"Everybody's got a piece of their heart thats been stepped on and torn apart, but you gotta be strong, you gotta walk on." (Things are gonna get better - David Archuleta)
Fera sedang duduk di meja kerja tertegun memikirkan sesuatu.
“Jangan melamun pagi-pagi ntar kesambet setan....”
Fera sontak kaget mendengarkan suara seorang pria,
“Pak... Pak Dion....” ucap Fera tergagap.
“Ini....” Dion menyodorkan segelas cappucino hangat yang baru dibeli di Kafe yang terletak di lantai dasar kantor.
Fera tampak ragu hendak mengambil atau tidak, Dion kembali menyodorkan sambil mengangkat kepalanya memberi kode untuk menerima minumannya. Fera kemudian mengambil dan menyeduhnya pelan. Terlihat gempulan asap muncul dari bibir mungilnya.
"Tio kemana ya? Gue gak ada lihat dia di ruangannya,"
"Mas Tio ada meeting sejak pagi, tadi setelah mengantar saya dia langsung pergi," jawab Fera pelan kemudian menyeduh lagi cappucino hangatnya.
Dion mengangguk kepala mendengarkan jawaban Fera.
"Bagaimana?"
Fera mendongak ke arah Dion tidak mengerti maksud pertanyaannya.
"Eh maksud gue, bagaimana kerja di sini? Enak? Nyaman?" Jelas Dion menguraikan maksud pertanyaannya.
Fera melemparkan senyum hangat pada Dion, "Alhamdulillah menyenangkan," jawabnya lantang.

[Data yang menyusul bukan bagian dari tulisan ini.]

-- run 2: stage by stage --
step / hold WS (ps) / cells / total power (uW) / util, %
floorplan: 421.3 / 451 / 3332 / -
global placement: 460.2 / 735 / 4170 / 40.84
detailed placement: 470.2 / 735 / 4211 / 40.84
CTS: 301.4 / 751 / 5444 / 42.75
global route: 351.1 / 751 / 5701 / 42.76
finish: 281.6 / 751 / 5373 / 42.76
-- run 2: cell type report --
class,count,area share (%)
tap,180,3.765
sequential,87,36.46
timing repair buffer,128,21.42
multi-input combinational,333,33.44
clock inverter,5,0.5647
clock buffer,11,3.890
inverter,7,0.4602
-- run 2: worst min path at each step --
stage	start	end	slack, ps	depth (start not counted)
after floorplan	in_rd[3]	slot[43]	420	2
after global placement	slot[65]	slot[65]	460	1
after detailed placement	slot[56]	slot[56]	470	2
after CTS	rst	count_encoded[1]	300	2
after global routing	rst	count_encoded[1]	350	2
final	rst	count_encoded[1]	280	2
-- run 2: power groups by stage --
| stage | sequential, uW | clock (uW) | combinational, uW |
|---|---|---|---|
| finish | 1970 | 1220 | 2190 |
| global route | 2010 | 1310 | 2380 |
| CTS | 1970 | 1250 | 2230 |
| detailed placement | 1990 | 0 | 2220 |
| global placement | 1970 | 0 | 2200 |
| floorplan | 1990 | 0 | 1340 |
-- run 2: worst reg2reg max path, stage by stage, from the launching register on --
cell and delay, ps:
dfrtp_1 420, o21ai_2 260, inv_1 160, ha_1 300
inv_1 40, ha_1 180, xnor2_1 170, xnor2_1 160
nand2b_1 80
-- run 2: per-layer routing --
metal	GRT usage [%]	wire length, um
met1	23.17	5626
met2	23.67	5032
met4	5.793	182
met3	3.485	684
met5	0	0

Fera tidak menyangkal ia mendapat banyak pengalaman setelah bekerja disini ditambah dapat berinteraksi langsung dengan orang-orang berpengalaman meski desas-desus miring tentangnya masih sering didengarnya terutama dari rekan kerja wanitanya. Ya apalagi jika bukan statusnya sebagai istri direktur, seorang bujangan impian tiap wanita yang sekarang sudah resmi menjadi suaminya. Banyak gunjingan yang merendahkan dirinya seperti jika ia tidak layak bersanding dengan Tio dan hal lainnya yang membuat Fera mesti banyak menarik napas dalam menahan kesabarannya.

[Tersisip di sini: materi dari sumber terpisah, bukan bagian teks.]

==> src/rtl/uart_rx_fifo.sv <==
// Receive-side FWFT FIFO behind the UART receiver: stores {break, data} per character and
// raises level-threshold, idle-timeout and sticky overflow status for interrupt logic.
module uart_rx_fifo #(
    parameter int unsigned PAYLOAD_BITS   = 8,
    parameter int unsigned DEPTH          = 16,
    parameter int unsigned THRESH         = 8,
    parameter int unsigned TIMEOUT_CYCLES = 32
) (
    input  logic                      clk,
    input  logic                      rst,
    input  logic                      rx_valid,
    input  logic [PAYLOAD_BITS-1:0]   rx_data,
    input  logic                      rx_break,
    output logic                      rd_valid,
    input  logic                      rd_ready,
    output logic [PAYLOAD_BITS-1:0]   rd_data,
    output logic                      rd_break,
    input  logic                      flush,
    input  logic                      ovf_clr,
    output logic [$clog2(DEPTH):0]    level,
    output logic                      thresh_irq,
    output logic                      rx_timeout,
    output logic                      overflow
);

    localparam int unsigned PtrW = $clog2(DEPTH);
    localparam int unsigned LvlW = PtrW + 1;
    localparam int unsigned CntW = $clog2(TIMEOUT_CYCLES);
    localparam logic [LvlW-1:0] LvlFull   = LvlW'(DEPTH);
    localparam logic [LvlW-1:0] LvlThresh = LvlW'(THRESH);
    localparam logic [CntW-1:0] CntMax    = CntW'(TIMEOUT_CYCLES - 1);

    logic [PAYLOAD_BITS:0] r_mem [DEPTH];
    logic [PtrW-1:0]       r_wr_ptr;
    logic [PtrW-1:0]       r_rd_ptr;
    logic [LvlW-1:0]       r_level;
    logic [CntW-1:0]       r_cnt;
    logic                  r_thresh;
    logic                  r_timeout;
    logic                  r_overflow;

    logic                  w_empty;
    logic                  w_full;
    logic                  w_pop;
    logic                  w_push;
    logic                  w_ovf_set;
    logic [PAYLOAD_BITS:0] w_head;
    logic [PtrW-1:0]       w_wr_ptr_d;
    logic [PtrW-1:0]       w_rd_ptr_d;
    logic [LvlW-1:0]       w_level_d;
    logic [CntW-1:0]       w_cnt_d;
    logic                  w_thresh_d;
    logic                  w_timeout_d;
    logic                  w_ovf_d;

    assign w_empty   = (r_level == '0);
    assign w_full    = (r_level == LvlFull);
    assign w_pop     = rd_ready && !w_empty;
    // A pop in the same cycle frees the slot, so a full FIFO can still accept.
    assign w_push    = rx_valid && (!w_full || w_pop);
    assign w_ovf_set = rx_valid && w_full && !w_pop && !flush;
    assign w_head    = r_mem[r_rd_ptr];

    always_comb begin
        w_wr_ptr_d = r_wr_ptr;
        w_rd_ptr_d = r_rd_ptr;
        w_level_d  = r_level;
        if (flush) begin
            w_wr_ptr_d = '0;
            w_rd_ptr_d = '0;
            w_level_d  = '0;
        end else begin
            if (w_push) begin
                w_wr_ptr_d = r_wr_ptr + PtrW'(1);
            end
            if (w_pop) begin
                w_rd_ptr_d = r_rd_ptr + PtrW'(1);
            end
            if (w_push && !w_pop) begin
                w_level_d = r_level + LvlW'(1);
            end else if (w_pop && !w_push) begin
                w_level_d = r_level - LvlW'(1);
            end
        end
    end

    always_comb begin
        w_cnt_d = r_cnt;
        if (w_push || w_pop || flush || w_empty) begin
            w_cnt_d = '0;
        end else if (r_cnt != CntMax) begin
            w_cnt_d = r_cnt + CntW'(1);
        end
    end

    always_comb begin
        w_timeout_d = r_timeout;
        if (w_pop || flush || w_empty) begin
            w_timeout_d = 1'b0;
        end else if (w_cnt_d == CntMax) begin
            w_timeout_d = 1'b1;
        end
    end

    always_comb begin
        w_thresh_d = (w_level_d >= LvlThresh);
        w_ovf_d    = r_overflow;
        if (w_ovf_set) begin
            w_ovf_d = 1'b1;
        end else if (ovf_clr) begin
            w_ovf_d = 1'b0;
        end
    end

    always_ff @(posedge clk) begin
        if (w_push && !flush) begin
            r_mem[r_wr_ptr] <= {rx_break, rx_data};
        end
    end

    always_ff @(posedge clk) begin
        if (rst) begin
            r_wr_ptr   <= '0;
            r_rd_ptr   <= '0;
            r_level    <= '0;
            r_cnt      <= '0;
            r_thresh   <= 1'b0;
            r_timeout  <= 1'b0;
            r_overflow <= 1'b0;
        end else begin
            r_wr_ptr   <= w_wr_ptr_d;
            r_rd_ptr   <= w_rd_ptr_d;
            r_level    <= w_level_d;
            r_cnt      <= w_cnt_d;
            r_thresh   <= w_thresh_d;
            r_timeout  <= w_timeout_d;
            r_overflow <= w_ovf_d;
        end
    end

    // Head outputs read as zero when empty so reset and flush leave them clean.
    assign rd_valid   = !w_empty;
    assign rd_data    = w_empty ? '0 : w_head[PAYLOAD_BITS-1:0];
    assign rd_break   = w_empty ? 1'b0 : w_head[PAYLOAD_BITS];
    assign level      = r_level;
    assign thresh_irq = r_thresh;
    assign rx_timeout = r_timeout;
    assign overflow   = r_overflow;

endmodule
==> config.mk <==
export PLATFORM = sky130hd
export DESIGN_NAME = uart_rx_fifo
export DESIGN_NICKNAME = d
export VERILOG_FILES = /design/src/rtl/uart_rx_fifo.sv
export SDC_FILE = /design/constraint.sdc
export NUM_CORES = 1
export LEC_CHECK = 0
export ABC_AREA = 1
export BUFFER_PORTS_ARGS = -buffer_cell sky130_fd_sc_hd__clkbuf_2
export CORE_MARGIN = 2
export CORE_UTILIZATION = 46
export CTS_CLUSTER_SIZE = 14
export DETAILED_ROUTE_END_ITERATION = 10
export GPL_TIMING_DRIVEN = 1
export PLACE_DENSITY = 0.7
export SYNTH_ARGS = -nofsm -noshare
export SYNTH_HDL_FRONTEND = slang
export SYNTH_SLANG_ARGS = --single-unit
==> constraint.sdc <==
create_clock -name clk -period 2.45 [get_ports clk]
set_input_delay 0.1225 -clock clk [delete_from_list [all_inputs] [get_ports clk]]
set_output_delay 0.1225 -clock clk [all_outputs]
set_load 0.02 [all_outputs]
After elaboration in Yosys (flattened, before gate mapping):

Memory sizes are Yosys's and may differ from the RTL's. A register that Yosys moved wholly into a read port is not among the register bits.
Cells that the tools add are included.

* bits in registers: 21
* memory bits (writable): 144
* bits of input ports: 15
* output and inout port bits: 18
* memories: 1

* add/subtract/negate cells: 5
* $lt $le $gt $ge: 1
* equal/unequal tests: 3
* multiplexer cells: 13
* reduce and logical (&&, ||, !) cells: 23

Memories
* r_mem: words 16, width 9, read ports 1, clocked after Yosys merged registers in 1, write ports 1, RTL line 33 `logic [PAYLOAD_BITS:0] r_mem [DEPTH];`

Operators with widths (count)
* $mux W5: 5
* $add A5 B1 Y5 const B: 2
* $eq A5 B5 Y1 const B: 2
* $add A4 B1 Y4 const B: 2
* $logic_and A1 B1 Y1: 8
* $mux W4: 2
* $mux W8: 1
* $logic_or A1 B1 Y1: 6
* $ge A5 B4 Y1 const B: 1
* $logic_not A1 Y1: 5
* $logic_not A5 Y1: 1
* $mux W1: 5
* $ne A5 B5 Y1 const B: 1
* $sub A5 B1 Y5 const B: 1
* $reduce_or A2 Y1: 2
* $reduce_bool A2 Y1: 1

Depth between registers and ports, before layout:

Gate-level depths: netlist (run 1).

* depth after elaboration: 11
* gate-level depth with buffers: 10

Worst setup path before layout (run 1):

OpenSTA, ideal clock, no wires.

* path type: flip-flop to flip-flop
* start point: register r_level[0] (netlist: level[0])
* end point: memory r_mem[0][0] in the netlist's numbering (enable)
* setup time: 0.374 ns
* data arrival time: 1.740 ns
* path slack: 0.336 ns
* stages on the path, launching flop included: 8
* buffers on the path: 0
* period minus slack after synthesis: 2.114 ns
* path through: dfxtp_1 inv_1 ha_1 nand3_2 nand2_8 nor2_4 nand2_1 nor2_1

* longest elaborated chain between the ends: 8
* elaborated cells between the ends (all ways): 10

RTL lines
* from (decl): RTL line 36 `logic [LvlW-1:0] r_level;`
* from (signal assigned): RTL line 133 `r_level <= w_level_d;`
* $logic_not A5 Y1: RTL line 56 `assign w_empty = (r_level == '0);`
* $logic_not A1 Y1: RTL line 58 `assign w_pop = rd_ready && !w_empty;`
* $logic_and A1 B1 Y1: RTL line 58
* $logic_or A1 B1 Y1 *: RTL line 60 `assign w_push = rx_valid && (!w_full || w_pop);`
* $logic_and A1 B1 Y1 *: RTL line 60
* $logic_and A1 B1 Y1 *: RTL line 116 `if (w_push && !flush) begin`
* $mux W1 *: RTL line 116
* $mux W1 (not written as such) *: RTL line 117 `r_mem[r_wr_ptr] <= {rx_break, rx_data};`
* to (decl): RTL line 33

Mark *: on every way between the ends. The rest lies on a longest branch, timed or not.

==> run_results.csv, run 1 <==
group,metric,value,unit
status,status,"finished clean",
logic_synthesis,yosysTopAreaCell,"edfxtp_1",
clock_network,max-clock-path-buffers,2,
die,ios,33,
sta,rsz0062_at_grt,"no",
global_route,grt_usage,20.72,%
global_route,grt_pass1_wl,25560,um
setup_path,cp.arrival,2160,ps
clock_network,htreeDepth,4,
hold_path,hp-class,"in -> reg",
setup_path,r2r-end,"r_mem[12][0]",
die,dieArea,16550,um2
pwr,power.leakage,3.104,nW
setup_path,end_kind,"primary output",
final_layout,area_growth,14.62,%
final_layout,drive_gt1_share,14.68,%
setup_path,crit_path_top_delay_cell,"dfxtp_2",
drt,vias,4983,
final_layout,nFillCells,1276,
hold_path,min_path_cells,3,
setup_path,cp_max_fo,45,
clock_network,cts_setup_buffers,0,
global_route,gr-total-overflow,0,
clock_network,cts_buffers,17,
die,die_h,128.7,um
placed_design,place.gp.congestion,0.9188,
setup_path,rr_worst_depth,8,
clock_network,clk_latency,430,ps
pwr,p_int,4.768,mW
pwr,sequentialPowerShare,50.9,%
pwr,p_sw,1.444,mW
final_layout,regArea,4826,um2
job,maxCapViolations,0,
drt,drtIter0Drc,605,
setup_path,critPathKind,"reg -> out",
setup_path,cp_common_cell,"nand2_1",
sta,fmax,0.4385,GHz
global_route,grt_max_degree,73,
die,start_util,47.02,%
logic_synthesis,yosysSeqAreaShare,67.50,%
clock_network,clock-sinks,169,
global_route,grt_pass1_vias,4810,
sta,tightest_slew,639.2,ps
hold_path,hold-path-endpoint,"r_cnt[4]",
setup_path,rrSetupSlack,430,ps
clock_network,root_buffer,"clkbuf_16",
pwr,ir_drop,0.4494,mV
drt,drc,0,
die,die_x,128.7,um
pwr,pwr_density_cell,758.2,nW/um2
sta,drv_slew,0,
sta,fin_tns_setup,0,ps
drt,wl_per_cell,17.92,um
global_route,antenna_found_initial,0,
logic_synthesis,synth_top_cell_area_share,60.49,%
clock_network,clk_pin_slew,60,ps
setup_path,crit_chain,"inv_6, buf_12, nand2_1, nand3_1, nand3_1, nand2_1, nand2_1, a21oi_1, clkbuf_2",
final_layout,multi_input_area,2061,um2
pwr,p_clk_share,41.6,%
final_layout,num_antenna_cells,0,
setup_path,slowest_delay,360,ps
final_layout,final_nets,732,
sta,finalCriticalPeriod,2281,ps
placed_design,dpl_cell_area,7574,um2
pwr,switching_share,23.24,%
hold_path,min_from,"rst",
clock_network,cts_tree,"built",
logic_synthesis,async_reset_ff_share,0,%
pwr,power_frac_comb,7.5,%
logic_synthesis,synth_area,7148,um2
drt,ant_nets,0,
sta,slew_headroom,57.33,%
drt,drt_pass1_iterations,5,
die,core,15200,um2
final_layout,fin_area,8193,um2
logic_synthesis,yosys_warnings,0,
logic_synthesis,synth_cells,662,
setup_path,crit_required,2330,ps
setup_path,start_kind,"flop",
logic_synthesis,ys_ff_latch,169,
logic_synthesis,syn_nets,685,
sta,fin_crit_sh,93.09,%
drt,routed_wl,16310,um
logic_synthesis,synth-main-ff-cell,"edfxtp_1",
logic_synthesis,netlist-cell-type-count,34,
setup_path,r2r_start,"level[0]",
sta,setup_violations,0,
sta,finalClockSkew,7.457,ps
placed_design,hpwl,10400,um
logic_synthesis,synth.area.top_cells,"edfxtp_1 (60%), nand2_1 (11%), nand3_1 (8.7%), dfxtp_1 (7.0%), nor2_1 (1.9%)",
placed_design,port_buffers,32,
die,std_cell_rows,45,
logic_synthesis,synth_area_per_cell,10.80,um2
drt,vias_per_cell,5.476,
sta,finalHoldViolCount,0,
logic_synthesis,synth_edf_count,144,
logic make-up after synthesis:
kind of cell | count (synthesis) | synth area share [%]
AND/OR/NAND/NOR | 395 | 24.66
buffers and inverters | 57 | 3.676
flip-flops | 169 | 67.50
AO/OA/AOI/OAI | 28 | 2.153
adder cells (fa/ha/maj) | 8 | 1.400
XOR/XNOR | 5 | 0.6126
worst max path at each step:
stage / cells after the start / end
after global routing: 6 / rd_break
final: 9 / rd_break
after detailed placement: 8 / rd_data[3]
after global placement: 8 / rd_data[3]
after floorplan: 7 / r_mem[0][0]
after CTS: 6 / rd_break
timing repair:
| action | in CTS | in global routing |
|---|---|---|
| hold buffers | 2 | 0 |
| gates resized for setup | 1 | 7 |
| setup endpoints to repair | 3 | 9 |
| cloned | 0 | 0 |
| pin swaps | 0 | 0 |
| endpoints found under the hold margin | 1 | 0 |
layout by cell type, fill, tap and decap left out, types with 17 or more instances in the layout:
cell type / instances
dfxtp_1: 24
inv_1: 22
a21oi_1: 17
clkbuf_2: 32
nand2_1: 213
nand3_1: 124
clkbuf_16: 17
edfxtp_1: 144
nor2_1: 36
buf_4: 19
power groups by stage:
stage               Combinational [mW]  Sequential (mW)  Clock, mW
floorplan                        0.285             3.22          0
global placement                 0.451             3.22          0
detailed placement               0.459             3.22          0
CTS                              0.462             3.16       2.62
global route                     0.512             3.16       2.74
finish                           0.466             3.16       2.59
layer usage:
metal | vias to the layer above | wire [um] | track usage, %
li1 | 2369 | - | -
met1 | 2357 | 7148 | 28.71
met2 | 223 | 7591 | 32.40
met3 | 34 | 1247 | 4.823
met4 | 0 | 321 | 7.225
met5 | - | 0 | 0
sequential cells by signal, indices dropped and copies added (netlist names), named ones only:
| register | cells |
|---|---|
| overflow | 1 |
| thresh_irq | 1 |
| r_rd_ptr | 4 |
| r_cnt | 5 |
| r_mem | 144 |
| level | 5 |
| r_wr_ptr | 4 |
| rx_timeout | 1 |
critical path, delay by kind of cell, from the launching register on:
| kind | cells | cell delay, ps |
|---|---|---|
| DFF | 1 | 360 |
| and+or+nand+nor | 5 | 470 |
| AOI/OAI and AO/OA | 1 | 230 |
| buffers and inverters | 3 | 650 |
cells in the mapped netlist, types with 2 or more instances:
| master | n |
|---|---|
| and3_1 | 2 |
| edfxtp_1 | 144 |
| nand3_1 | 124 |
| inv_2 | 2 |
| nand2_4 | 2 |
| clkbuf_1 | 4 |
| dfxtp_1 | 25 |
| ha_1 | 8 |
| inv_1 | 22 |
| nor3_1 | 4 |
| clkinv_1 | 3 |
| buf_4 | 5 |
| a21oi_1 | 17 |
| xor2_1 | 4 |
| nand2_1 | 213 |
| nor2_1 | 36 |
| o21ai_1 | 2 |
| nor2_2 | 2 |
| nand4_1 | 2 |
| o21ai_0 | 5 |
| o21ai_2 | 2 |
| nor2_4 | 3 |
| nand3_2 | 3 |
| buf_2 | 17 |
| nand2_8 | 2 |
stage by stage:
stage	setup slack (ps)	hold slack (ps)	std cells	power, mW	util (%)
after floorplan	336.0	221.4	662	3.509	-
after global placement	470.7	348.5	876	3.669	49.82
after detailed placement	424.5	339.7	876	3.679	49.82
after CTS	76.38	11.16	910	6.245	53.76
after global routing	31.84	44.43	910	6.410	53.89
final	169.4	30.62	910	6.212	53.89
area by class of cell:
| cell class | instances | share of cell area, % |
|---|---|---|
| sequential | 169 | 58.90 |
| multi-input combinational | 436 | 25.15 |
| clock inverter | 15 | 1.833 |
| inverter | 30 | 1.619 |
| timing repair buffer | 55 | 4.429 |
| tap | 188 | 2.871 |
| clock buffer | 17 | 5.192 |
No activity file was read; power rests on OpenSTA's default activity.
==> inputs of run 2 (changes only) <==
Settings changed: CORE_MARGIN 2 to 1.5.
Clock period 2.45 ns to 2.4 ns, I/O delays scaled along.
==> run 2 against run 1 <==
  * Sequential power rose by 2%
  * First-iteration DRC count rose by 11%
  * Setup slack got worse by 29 ps
  * Worst hold slack improved by 7.9 ps
  * Count of clock-buffer cells in the layout rose by 2
  * Die area fell by 1.5%
  * Largest power group unchanged
  * Highest routed layer unchanged
  * Wire length rose by 3.2%
  * Critical path depth fell by 3
  * Register-to-register slack got worse by 110 ps
  * Non-clock buffer count rose by 1
  * Sequential cell count did not move
==> run_results.csv, run 2 (synthesis gave the netlist of run 1 again) <==
group,metric,value,unit
hold_path,hold-path-endpoint,"r_cnt[4]",
global_route,gr-total-overflow,0,
setup_path,end_kind,"primary output",
setup_path,rrSetupSlack,320,ps
setup_path,crit_path_top_delay_cell,"dfxtp_1",
sta,slew_headroom,57.92,%
die,dieArea,16300,um2
global_route,grt_usage,21.42,%
die,die_x,127.7,um
die,start_util,47.02,%
pwr,power.leakage,3.128,nW
sta,finalCriticalPeriod,2260,ps
setup_path,crit_family,"buffers and inverters",
global_route,grt_max_degree,68,
setup_path,rr_worst_depth,8,
drt,vias,5055,
clock_network,cts_buffers,17,
final_layout,final_cell_mix,"nand2_1 (213), edfxtp_1 (144), nand3_1 (124)",
clock_network,htreeDepth,4,
clock_network,root_buffer,"clkbuf_16",
die,ios,33,
final_layout,final_common_cell,"nand2_1",
final_layout,drive_gt1_share,14.94,%
placed_design,dp_slack,357.2,ps
sta,finalClockSkew,6.836,ps
setup_path,cp_num_buf_inv,3,
final_layout,multi_input_area,2061,um2
final_layout,final_nets,733,
final_layout,fin_area,8208,um2
hold_path,min_from,"rst",
hold_path,min_path_cells,3,
clock_network,clk_pin_slew,60,ps
final_layout,area_growth,14.83,%
pwr,pwr_density_cell,768.9,nW/um2
sta,fin_crit_sh,94.15,%
drt,drc,0,
setup_path,cp_max_fo,9,
hold_path,hp-class,"in -> reg",
final_layout,regArea,4826,um2
job,maxCapViolations,0,
final_layout,largest_reg_flops,144,
global_route,antenna_found_initial,0,
die,std_cell_rows,45,
global_route,grt_pass1_wl,25830,um
sta,rsz0062_at_grt,"no",
clock_network,clock-sinks,169,
sta,setup_ws,140.3,ps
setup_path,r2r-end,"r_mem[10][3]",
sta,setup_violations,0,
clock_network,cts_setup_buffers,0,
placed_design,dpl_cell_area,7574,um2
setup_path,r2r_start,"level[0]",
global_route,grt_pass1_vias,4703,
die,die_h,127.7,um
drt,ant_nets,0,
drt,vias_per_cell,5.549,
setup_path,crit_required,2280,ps
clock_network,cts_tree,"built",
setup_path,slowest_delay,380,ps
pwr,ir_drop,0.5057,mV
sta,fin_tns_setup,0,ps
placed_design,place.gp.congestion,0.9245,
drt,drtIter0Drc,673,
setup_path,start_kind,"flop",
sta,tightest_slew,630.3,ps
final_layout,regMostFlops,"r_mem",
clock_network,max-clock-path-buffers,2,
placed_design,hpwl,10700,um
status,status,"finished clean",
clock_network,clk_latency,430,ps
sta,finalHoldViolCount,0,
drt,routed_wl,16830,um
drt,drt_pass1_iterations,5,
setup_path,cp.arrival,2140,ps
final_layout,nFillCells,1280,
sta,drv_slew,0,
sta,fmax,0.4425,GHz
final_layout,num_antenna_cells,0,
placed_design,port_buffers,32,
setup_path,crit_chain,"inv_1, ha_1, nand3_4, clkinv_1, a21oi_1, clkbuf_2",
die,core,15200,um2
setup_path,critPathKind,"reg -> out",
drt,wl_per_cell,18.47,um
final_layout,utilization,53.99,%
[run 2: worst max-delay path by stage]
stage,from,end,slack (ps),cells past startpoint
final,level[0],rd_data[5],140,6
after global routing,level[0],rd_data[1],2,6
after CTS,flop,rd_break,80,9
after detailed placement,level[0],r_mem[14][7],360,8
after global placement,level[0],r_mem[14][0],400,8
after floorplan,level[0],r_mem[0][0],290,7
[run 2: final cells by class]
cell class	count	area share, %
multi-input cells	436	25.11
flip-flops and latches	169	58.80
clock inverters	13	1.479
well taps	188	2.866
inverters	30	1.540
clock buffers	19	5.396
repair buffers	56	4.817
[run 2: what timing repair did]
| item | in CTS | in global routing |
|---|---|---|
| endpoints found under the hold margin | 1 | 0 |
| pin swaps | 0 | 0 |
| gates cloned | 0 | 1 |
| hold buffers | 2 | 0 |
| resized for setup | 2 | 6 |
| endpoints found under the setup margin | 9 | 9 |
[run 2: report_power, final]
group          internal (mW)  leakage (nW)  total [mW]  switching (mW)
sequential              3.21          1.50        3.23          0.0195
combinational          0.136          1.35       0.482           0.346
clock                   1.46         0.274        2.60            1.14
[run 2: worst reg2reg max path, stage by stage, from the launching register on]
cell and delay [ps]:
dfxtp_1 380, inv_1 110, ha_1 290, nand3_2 170, nand2_8 110, nor2_4 140, nand2_1 170, nor2_1 200
buf_4 220
[run 2: metal layers]
metal  part of all wire, %  up-vias  GRT usage, %
met1                    44     2425         30.16
met5                     0        -             0
met3                   7.6       27         4.549
met2                    46      229         33.26
met4                   1.8        0         7.469
li1                      -     2374             -
[run 2: through the flow]
step	total power, mW	hold WS (ps)	cells
floorplan	3.582	218.9	662
global placement	3.746	327.0	876
detailed placement	3.754	340.8	876
CTS	6.333	22.03	910
global route	6.502	46.01	911
finish	6.311	38.52	911
==> inputs of run 3 (changes only) <==
Clock period 2.4 ns to 2.9 ns, I/O delays scaled along.
==> run 3 against run 2 <==
  * Count of clock-buffer cells in the layout decreased by 2
  * Sequential cell count unchanged
  * Design area decreased by 0.64%
  * Critical path depth increased by 2
  * Critical path type unchanged
  * Largest power group unchanged
  * Highest routed layer unchanged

Dion melihat senyum hangat Fera. Ia mengetahui jika gadis ini pura-pura bersikap tegar di depan semuanya namun dalam hatinya terluka. Ia mengetahui secara detail apa yang sahabatnya lakukan pada gadis ini. Gadis yang lugu, polos dan belum mengenal bahwa dunia ini bisa lebih kejam padanya. Mengenai Tio yang tidak hadir sejak pagi di kantor, ia sudah mengetahui jika Tio sedang menemui Sarah. Sarah adalah salah satu rekan yang pernah bekerja sama dengan perusahaan. Sarah yang pernah menjadi salah satu teman kencan Tio. Sarah yang saat pertama kali dikenalnya ketika Tio mengajak mereka makan malam membicarakan proyek di Riau membuat bulu tengkuknya berdiri. Tingkah genit dengan gaya pakaian yang serba terbuka. Ia selalu menempel kemana Tion pergi. Dion melihatnya saja sudah risih, dia tidak bisa membayangkan dirinya jika ia menjadi Tio harus menanggapi tingkah wanita genit itu.
"Pak Dion belum ke ruangan?" Suara lembut Fera membuyarkan lamunan Dion.
Dion menggelengkan kepalanya, "Fera... jika kita sedang berdua sebaiknya Lo panggil nama gue aja, gak usah pake bapak."
"Tapi Pak... kelihatan gak sopan kalo saya memanggil dengan nama," sergap Fera.
Dion tersenyum melihat Fera. Gadis ini benar-benar sangat berbeda. Ia ikut merasa miris melihat perlakuan Tio yang sangat acuh tidak acuh kepada istrinya ini.
"Ya udah Lo panggil gue kakak aja kalo Lo merasa gak sopan pake nama gue langsung,"
"Kakak?" Tanya Fera.
Dion mengangguk, "Anggap aja gue kakak Lo, oh iya gue balik dulu ke ruangan."
Dion segera pamit ke ruangannya. Ruangannya berada satu lantai dengan ruangan Tio. Ia memperhatikan sepertinya Tio udah balik ke kantornya. Ia pun menuju ke ruangan Tio.